- Your objective
Below this line is the material. Write out only its lines from the one containing "localparam int DICT_ENTRIES_DEF = 4096;" through the one containing "cmd.clr = 1'b1;", both kept, exactly.

=-=-=-=-=

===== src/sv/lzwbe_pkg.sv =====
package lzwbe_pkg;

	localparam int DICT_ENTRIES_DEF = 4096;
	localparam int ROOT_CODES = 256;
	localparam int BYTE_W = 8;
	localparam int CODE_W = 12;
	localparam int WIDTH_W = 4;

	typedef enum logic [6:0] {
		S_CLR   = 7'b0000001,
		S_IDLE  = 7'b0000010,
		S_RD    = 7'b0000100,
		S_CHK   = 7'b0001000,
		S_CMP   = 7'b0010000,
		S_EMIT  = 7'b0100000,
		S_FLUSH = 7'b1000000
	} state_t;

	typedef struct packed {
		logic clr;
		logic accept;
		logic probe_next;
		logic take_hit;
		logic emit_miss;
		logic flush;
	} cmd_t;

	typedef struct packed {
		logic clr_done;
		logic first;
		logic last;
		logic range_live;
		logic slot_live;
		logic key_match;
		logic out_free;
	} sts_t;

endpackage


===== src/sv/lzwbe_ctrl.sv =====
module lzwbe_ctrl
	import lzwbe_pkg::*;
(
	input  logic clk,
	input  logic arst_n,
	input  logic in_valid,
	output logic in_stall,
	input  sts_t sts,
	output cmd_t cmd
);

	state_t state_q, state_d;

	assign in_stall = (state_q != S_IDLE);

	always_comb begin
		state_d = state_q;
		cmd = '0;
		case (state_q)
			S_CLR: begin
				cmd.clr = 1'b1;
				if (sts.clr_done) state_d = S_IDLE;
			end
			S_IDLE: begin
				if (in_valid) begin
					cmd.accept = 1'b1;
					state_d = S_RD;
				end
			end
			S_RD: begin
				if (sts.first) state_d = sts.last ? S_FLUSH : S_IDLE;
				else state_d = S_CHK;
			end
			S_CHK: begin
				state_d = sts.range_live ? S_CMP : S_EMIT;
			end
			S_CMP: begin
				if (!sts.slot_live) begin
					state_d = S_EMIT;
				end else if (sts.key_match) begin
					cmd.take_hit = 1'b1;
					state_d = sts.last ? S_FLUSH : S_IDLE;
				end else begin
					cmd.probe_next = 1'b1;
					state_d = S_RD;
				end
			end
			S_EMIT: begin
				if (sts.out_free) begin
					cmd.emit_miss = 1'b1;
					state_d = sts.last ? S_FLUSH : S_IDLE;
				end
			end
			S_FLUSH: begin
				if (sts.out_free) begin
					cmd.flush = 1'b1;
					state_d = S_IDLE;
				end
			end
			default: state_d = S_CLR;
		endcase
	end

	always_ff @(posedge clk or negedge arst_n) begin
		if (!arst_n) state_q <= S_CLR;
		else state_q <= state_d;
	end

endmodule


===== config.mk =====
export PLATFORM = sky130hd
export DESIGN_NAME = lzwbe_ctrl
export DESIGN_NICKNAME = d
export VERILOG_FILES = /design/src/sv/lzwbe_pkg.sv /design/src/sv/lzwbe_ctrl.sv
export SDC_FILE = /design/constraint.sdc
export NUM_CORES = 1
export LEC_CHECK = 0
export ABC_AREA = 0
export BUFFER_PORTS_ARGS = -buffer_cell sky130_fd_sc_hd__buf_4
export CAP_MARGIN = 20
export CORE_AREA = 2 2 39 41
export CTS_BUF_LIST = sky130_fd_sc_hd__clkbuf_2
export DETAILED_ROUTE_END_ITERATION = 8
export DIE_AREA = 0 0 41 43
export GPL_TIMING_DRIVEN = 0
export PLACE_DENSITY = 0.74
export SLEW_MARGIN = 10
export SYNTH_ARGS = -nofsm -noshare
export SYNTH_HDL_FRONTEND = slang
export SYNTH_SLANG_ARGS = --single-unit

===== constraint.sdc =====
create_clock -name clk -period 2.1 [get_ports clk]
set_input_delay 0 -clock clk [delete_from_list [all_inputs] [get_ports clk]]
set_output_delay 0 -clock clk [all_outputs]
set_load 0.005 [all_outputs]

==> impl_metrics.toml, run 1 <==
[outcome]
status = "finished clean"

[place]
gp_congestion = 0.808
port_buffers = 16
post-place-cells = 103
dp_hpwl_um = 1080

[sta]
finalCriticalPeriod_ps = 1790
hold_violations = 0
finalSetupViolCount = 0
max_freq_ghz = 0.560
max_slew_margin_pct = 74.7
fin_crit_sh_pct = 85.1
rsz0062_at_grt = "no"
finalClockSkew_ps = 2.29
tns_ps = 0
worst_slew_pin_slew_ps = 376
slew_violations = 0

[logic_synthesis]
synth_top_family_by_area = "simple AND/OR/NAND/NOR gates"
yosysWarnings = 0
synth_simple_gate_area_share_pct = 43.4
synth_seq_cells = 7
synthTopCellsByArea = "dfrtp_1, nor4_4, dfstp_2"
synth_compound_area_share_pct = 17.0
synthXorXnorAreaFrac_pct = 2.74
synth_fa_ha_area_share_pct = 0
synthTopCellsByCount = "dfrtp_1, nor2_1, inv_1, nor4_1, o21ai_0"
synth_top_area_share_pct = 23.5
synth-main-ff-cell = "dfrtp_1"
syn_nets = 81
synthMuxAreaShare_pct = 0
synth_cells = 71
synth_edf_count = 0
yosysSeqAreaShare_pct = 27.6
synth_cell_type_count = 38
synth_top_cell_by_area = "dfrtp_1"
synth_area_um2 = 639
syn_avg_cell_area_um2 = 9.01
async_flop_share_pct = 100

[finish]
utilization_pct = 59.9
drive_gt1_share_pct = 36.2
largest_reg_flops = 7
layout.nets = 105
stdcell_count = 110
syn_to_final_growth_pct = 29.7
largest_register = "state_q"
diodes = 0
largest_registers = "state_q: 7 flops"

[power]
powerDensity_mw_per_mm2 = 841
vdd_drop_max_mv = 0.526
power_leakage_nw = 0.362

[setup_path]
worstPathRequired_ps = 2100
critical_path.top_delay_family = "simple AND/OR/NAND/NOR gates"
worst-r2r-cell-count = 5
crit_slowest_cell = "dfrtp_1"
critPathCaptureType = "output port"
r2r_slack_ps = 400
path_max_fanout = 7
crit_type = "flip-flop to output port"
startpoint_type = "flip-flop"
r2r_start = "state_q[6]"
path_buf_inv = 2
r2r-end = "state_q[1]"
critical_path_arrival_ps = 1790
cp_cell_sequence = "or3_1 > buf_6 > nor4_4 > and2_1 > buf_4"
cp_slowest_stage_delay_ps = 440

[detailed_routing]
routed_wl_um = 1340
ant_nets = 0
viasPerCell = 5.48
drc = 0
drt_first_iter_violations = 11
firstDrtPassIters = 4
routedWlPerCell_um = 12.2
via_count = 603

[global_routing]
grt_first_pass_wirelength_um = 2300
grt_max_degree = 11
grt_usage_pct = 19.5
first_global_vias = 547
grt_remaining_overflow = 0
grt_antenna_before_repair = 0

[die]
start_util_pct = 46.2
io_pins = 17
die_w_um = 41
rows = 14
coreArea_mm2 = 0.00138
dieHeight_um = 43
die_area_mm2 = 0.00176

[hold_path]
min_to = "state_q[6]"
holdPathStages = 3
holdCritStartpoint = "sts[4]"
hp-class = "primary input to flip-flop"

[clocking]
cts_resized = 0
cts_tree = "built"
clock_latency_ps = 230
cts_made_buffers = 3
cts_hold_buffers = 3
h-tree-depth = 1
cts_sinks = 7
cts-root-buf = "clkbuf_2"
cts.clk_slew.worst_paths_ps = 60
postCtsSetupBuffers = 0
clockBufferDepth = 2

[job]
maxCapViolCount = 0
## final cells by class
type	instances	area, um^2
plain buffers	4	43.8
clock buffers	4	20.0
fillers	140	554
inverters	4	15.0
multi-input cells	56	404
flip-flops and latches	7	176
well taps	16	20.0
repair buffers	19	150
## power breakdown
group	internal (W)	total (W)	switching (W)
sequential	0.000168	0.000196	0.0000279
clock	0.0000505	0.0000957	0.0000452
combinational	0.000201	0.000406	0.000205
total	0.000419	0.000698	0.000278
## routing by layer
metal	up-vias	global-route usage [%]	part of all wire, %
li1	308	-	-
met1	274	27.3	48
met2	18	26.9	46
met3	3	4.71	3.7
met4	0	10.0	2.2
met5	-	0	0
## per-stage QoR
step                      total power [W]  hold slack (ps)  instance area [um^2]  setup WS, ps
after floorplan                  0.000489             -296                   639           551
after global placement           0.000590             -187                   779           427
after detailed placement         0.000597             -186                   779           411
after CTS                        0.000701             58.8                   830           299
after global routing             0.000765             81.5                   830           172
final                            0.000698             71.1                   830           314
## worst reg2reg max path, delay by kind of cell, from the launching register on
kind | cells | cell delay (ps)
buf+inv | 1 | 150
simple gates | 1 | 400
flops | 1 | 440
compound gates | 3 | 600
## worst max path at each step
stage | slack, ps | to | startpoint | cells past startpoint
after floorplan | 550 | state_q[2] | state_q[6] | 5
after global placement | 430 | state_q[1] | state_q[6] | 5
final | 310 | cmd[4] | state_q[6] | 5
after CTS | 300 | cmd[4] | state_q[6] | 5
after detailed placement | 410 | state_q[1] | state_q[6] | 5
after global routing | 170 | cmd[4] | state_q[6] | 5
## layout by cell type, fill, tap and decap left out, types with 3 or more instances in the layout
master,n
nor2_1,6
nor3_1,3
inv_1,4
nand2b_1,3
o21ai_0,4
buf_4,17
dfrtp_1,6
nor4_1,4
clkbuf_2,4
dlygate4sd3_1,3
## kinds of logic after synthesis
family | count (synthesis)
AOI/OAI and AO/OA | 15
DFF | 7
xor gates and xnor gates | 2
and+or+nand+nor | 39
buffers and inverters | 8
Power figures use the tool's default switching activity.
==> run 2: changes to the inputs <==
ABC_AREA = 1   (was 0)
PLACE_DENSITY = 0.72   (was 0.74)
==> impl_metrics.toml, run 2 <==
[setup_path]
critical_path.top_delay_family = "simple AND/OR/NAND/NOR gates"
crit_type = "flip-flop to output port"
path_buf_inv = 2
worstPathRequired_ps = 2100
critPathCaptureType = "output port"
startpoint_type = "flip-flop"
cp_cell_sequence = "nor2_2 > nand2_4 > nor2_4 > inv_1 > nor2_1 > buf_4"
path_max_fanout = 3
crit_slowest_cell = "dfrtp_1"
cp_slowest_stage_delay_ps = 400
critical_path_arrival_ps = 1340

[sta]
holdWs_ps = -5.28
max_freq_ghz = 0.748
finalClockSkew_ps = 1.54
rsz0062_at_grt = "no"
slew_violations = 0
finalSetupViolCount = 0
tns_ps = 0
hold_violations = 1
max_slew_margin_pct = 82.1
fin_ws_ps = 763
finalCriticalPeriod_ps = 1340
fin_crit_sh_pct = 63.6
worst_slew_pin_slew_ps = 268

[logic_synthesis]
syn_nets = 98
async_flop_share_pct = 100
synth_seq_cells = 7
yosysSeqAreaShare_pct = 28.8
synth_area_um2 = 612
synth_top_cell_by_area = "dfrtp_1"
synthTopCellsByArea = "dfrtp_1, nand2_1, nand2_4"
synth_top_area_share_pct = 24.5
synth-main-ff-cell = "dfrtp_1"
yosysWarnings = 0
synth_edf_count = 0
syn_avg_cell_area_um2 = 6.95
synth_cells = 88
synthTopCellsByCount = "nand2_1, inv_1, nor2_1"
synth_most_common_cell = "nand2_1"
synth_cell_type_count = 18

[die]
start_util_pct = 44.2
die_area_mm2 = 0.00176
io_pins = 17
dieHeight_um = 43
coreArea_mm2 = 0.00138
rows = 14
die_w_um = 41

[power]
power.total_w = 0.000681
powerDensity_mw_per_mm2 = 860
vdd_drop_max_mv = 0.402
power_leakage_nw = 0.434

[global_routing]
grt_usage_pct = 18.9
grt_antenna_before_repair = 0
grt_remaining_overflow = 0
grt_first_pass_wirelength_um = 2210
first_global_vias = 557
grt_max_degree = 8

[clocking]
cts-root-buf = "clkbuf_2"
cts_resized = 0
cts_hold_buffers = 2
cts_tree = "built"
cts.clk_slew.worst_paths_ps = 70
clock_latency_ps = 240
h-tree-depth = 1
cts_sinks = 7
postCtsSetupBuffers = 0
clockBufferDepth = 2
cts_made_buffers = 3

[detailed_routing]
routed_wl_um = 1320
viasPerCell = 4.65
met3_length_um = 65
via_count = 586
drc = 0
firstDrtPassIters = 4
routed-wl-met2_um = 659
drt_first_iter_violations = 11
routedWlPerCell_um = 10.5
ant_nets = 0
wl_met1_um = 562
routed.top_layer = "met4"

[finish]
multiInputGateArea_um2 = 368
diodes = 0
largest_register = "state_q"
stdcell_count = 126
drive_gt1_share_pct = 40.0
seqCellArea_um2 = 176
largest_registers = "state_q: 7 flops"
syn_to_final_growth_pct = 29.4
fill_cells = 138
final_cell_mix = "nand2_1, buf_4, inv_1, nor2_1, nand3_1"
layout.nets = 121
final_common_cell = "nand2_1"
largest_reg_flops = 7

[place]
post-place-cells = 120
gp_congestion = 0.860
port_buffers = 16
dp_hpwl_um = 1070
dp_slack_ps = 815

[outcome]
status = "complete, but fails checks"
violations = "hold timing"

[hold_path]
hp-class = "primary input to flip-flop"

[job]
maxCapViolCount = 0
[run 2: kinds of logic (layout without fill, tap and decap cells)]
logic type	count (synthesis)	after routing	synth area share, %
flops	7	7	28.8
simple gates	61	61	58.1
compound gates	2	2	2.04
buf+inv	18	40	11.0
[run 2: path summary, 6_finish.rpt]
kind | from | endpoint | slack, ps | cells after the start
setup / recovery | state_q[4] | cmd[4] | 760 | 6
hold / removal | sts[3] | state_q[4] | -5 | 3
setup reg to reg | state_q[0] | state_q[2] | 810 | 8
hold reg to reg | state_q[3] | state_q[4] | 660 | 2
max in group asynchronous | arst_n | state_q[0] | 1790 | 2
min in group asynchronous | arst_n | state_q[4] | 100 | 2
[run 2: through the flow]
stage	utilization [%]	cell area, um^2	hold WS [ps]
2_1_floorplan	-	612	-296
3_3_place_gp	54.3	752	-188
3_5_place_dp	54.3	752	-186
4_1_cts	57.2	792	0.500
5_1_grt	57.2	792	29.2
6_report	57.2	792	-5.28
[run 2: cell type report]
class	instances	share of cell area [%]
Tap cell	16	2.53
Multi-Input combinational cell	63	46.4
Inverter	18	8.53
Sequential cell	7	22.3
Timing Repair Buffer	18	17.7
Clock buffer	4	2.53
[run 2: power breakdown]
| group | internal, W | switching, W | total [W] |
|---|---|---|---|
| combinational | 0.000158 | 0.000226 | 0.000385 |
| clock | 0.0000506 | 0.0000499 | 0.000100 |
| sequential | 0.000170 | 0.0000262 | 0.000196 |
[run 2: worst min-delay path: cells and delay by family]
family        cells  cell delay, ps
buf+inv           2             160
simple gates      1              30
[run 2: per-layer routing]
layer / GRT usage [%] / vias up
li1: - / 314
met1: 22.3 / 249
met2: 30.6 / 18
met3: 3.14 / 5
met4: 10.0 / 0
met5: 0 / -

=-=-=-=-=

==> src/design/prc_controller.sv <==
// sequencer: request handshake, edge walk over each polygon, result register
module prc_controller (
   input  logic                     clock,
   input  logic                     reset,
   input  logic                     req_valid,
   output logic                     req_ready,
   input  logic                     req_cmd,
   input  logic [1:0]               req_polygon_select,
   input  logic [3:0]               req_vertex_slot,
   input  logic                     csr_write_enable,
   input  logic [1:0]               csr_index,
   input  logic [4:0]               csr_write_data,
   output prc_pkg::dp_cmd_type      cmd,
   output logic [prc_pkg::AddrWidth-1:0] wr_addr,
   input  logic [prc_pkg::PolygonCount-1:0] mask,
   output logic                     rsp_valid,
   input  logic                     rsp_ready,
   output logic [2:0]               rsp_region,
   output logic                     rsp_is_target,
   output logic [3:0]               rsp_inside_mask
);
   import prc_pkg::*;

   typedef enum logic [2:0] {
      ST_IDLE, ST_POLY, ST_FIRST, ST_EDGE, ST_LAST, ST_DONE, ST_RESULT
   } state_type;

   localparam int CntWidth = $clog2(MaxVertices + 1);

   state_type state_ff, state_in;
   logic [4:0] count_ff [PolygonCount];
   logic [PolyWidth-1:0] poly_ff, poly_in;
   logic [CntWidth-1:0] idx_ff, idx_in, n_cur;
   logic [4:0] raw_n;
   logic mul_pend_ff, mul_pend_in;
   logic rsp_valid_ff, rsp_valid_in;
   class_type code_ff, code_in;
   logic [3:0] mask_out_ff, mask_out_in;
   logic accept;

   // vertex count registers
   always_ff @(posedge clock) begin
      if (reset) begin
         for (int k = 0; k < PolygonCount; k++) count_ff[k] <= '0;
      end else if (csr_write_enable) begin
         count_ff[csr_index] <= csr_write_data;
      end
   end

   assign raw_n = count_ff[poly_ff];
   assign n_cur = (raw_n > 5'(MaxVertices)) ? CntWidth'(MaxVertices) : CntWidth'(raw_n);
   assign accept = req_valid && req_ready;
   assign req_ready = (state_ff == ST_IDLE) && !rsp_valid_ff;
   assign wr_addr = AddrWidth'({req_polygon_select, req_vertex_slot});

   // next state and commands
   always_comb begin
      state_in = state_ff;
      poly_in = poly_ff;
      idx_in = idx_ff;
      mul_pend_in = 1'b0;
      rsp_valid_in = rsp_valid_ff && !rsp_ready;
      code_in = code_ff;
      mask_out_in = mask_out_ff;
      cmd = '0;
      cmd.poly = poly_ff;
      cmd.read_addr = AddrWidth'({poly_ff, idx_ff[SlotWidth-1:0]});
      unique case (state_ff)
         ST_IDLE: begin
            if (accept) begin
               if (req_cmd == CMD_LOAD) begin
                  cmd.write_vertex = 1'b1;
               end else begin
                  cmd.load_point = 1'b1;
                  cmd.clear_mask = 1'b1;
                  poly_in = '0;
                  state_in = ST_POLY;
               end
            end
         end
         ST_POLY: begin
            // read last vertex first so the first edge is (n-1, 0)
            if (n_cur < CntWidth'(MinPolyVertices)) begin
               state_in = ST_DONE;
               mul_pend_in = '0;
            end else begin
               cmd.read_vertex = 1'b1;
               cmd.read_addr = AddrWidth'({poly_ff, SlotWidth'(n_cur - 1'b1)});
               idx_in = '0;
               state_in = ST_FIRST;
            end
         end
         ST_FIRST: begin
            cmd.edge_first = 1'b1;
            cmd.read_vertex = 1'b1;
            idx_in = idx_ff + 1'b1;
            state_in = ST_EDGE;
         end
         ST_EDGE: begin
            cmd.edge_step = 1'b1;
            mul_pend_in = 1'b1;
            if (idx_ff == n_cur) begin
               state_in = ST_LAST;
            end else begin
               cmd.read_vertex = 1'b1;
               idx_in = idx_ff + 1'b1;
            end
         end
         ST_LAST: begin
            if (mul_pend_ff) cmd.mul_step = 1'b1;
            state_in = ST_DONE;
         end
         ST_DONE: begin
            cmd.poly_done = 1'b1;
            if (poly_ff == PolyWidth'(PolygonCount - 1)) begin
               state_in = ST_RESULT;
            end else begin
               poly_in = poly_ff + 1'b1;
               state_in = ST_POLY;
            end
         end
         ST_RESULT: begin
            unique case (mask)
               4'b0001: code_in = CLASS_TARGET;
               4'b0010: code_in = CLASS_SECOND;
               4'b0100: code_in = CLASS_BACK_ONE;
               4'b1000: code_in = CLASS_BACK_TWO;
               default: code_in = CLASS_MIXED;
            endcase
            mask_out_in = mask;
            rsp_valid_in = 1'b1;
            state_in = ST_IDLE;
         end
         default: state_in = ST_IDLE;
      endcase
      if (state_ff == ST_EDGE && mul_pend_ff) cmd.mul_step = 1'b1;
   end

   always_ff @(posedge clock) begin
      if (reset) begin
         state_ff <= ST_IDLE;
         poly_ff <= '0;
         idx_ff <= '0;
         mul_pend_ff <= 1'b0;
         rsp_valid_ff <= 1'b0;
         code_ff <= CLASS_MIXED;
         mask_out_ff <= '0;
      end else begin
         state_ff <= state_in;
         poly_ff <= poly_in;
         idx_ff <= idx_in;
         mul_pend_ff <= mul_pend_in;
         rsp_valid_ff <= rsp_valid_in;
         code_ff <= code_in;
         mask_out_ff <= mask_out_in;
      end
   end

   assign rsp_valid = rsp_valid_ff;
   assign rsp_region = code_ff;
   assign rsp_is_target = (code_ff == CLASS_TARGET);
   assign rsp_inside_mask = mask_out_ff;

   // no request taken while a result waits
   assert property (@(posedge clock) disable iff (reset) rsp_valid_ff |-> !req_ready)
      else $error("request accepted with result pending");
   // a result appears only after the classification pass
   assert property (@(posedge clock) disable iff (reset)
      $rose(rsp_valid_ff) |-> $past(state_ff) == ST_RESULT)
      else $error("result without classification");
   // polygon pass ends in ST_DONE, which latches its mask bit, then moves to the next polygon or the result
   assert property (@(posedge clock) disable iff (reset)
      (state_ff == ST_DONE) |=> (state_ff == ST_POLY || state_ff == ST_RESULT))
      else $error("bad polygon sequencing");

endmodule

=-=-=-=-=

- Expected answer
	localparam int DICT_ENTRIES_DEF = 4096;
	localparam int ROOT_CODES = 256;
	localparam int BYTE_W = 8;
	localparam int CODE_W = 12;
	localparam int WIDTH_W = 4;

	typedef enum logic [6:0] {
		S_CLR   = 7'b0000001,
		S_IDLE  = 7'b0000010,
		S_RD    = 7'b0000100,
		S_CHK   = 7'b0001000,
		S_CMP   = 7'b0010000,
		S_EMIT  = 7'b0100000,
		S_FLUSH = 7'b1000000
	} state_t;

	typedef struct packed {
		logic clr;
		logic accept;
		logic probe_next;
		logic take_hit;
		logic emit_miss;
		logic flush;
	} cmd_t;

	typedef struct packed {
		logic clr_done;
		logic first;
		logic last;
		logic range_live;
		logic slot_live;
		logic key_match;
		logic out_free;
	} sts_t;

endpackage


===== src/sv/lzwbe_ctrl.sv =====
module lzwbe_ctrl
	import lzwbe_pkg::*;
(
	input  logic clk,
	input  logic arst_n,
	input  logic in_valid,
	output logic in_stall,
	input  sts_t sts,
	output cmd_t cmd
);

	state_t state_q, state_d;

	assign in_stall = (state_q != S_IDLE);

	always_comb begin
		state_d = state_q;
		cmd = '0;
		case (state_q)
			S_CLR: begin
				cmd.clr = 1'b1;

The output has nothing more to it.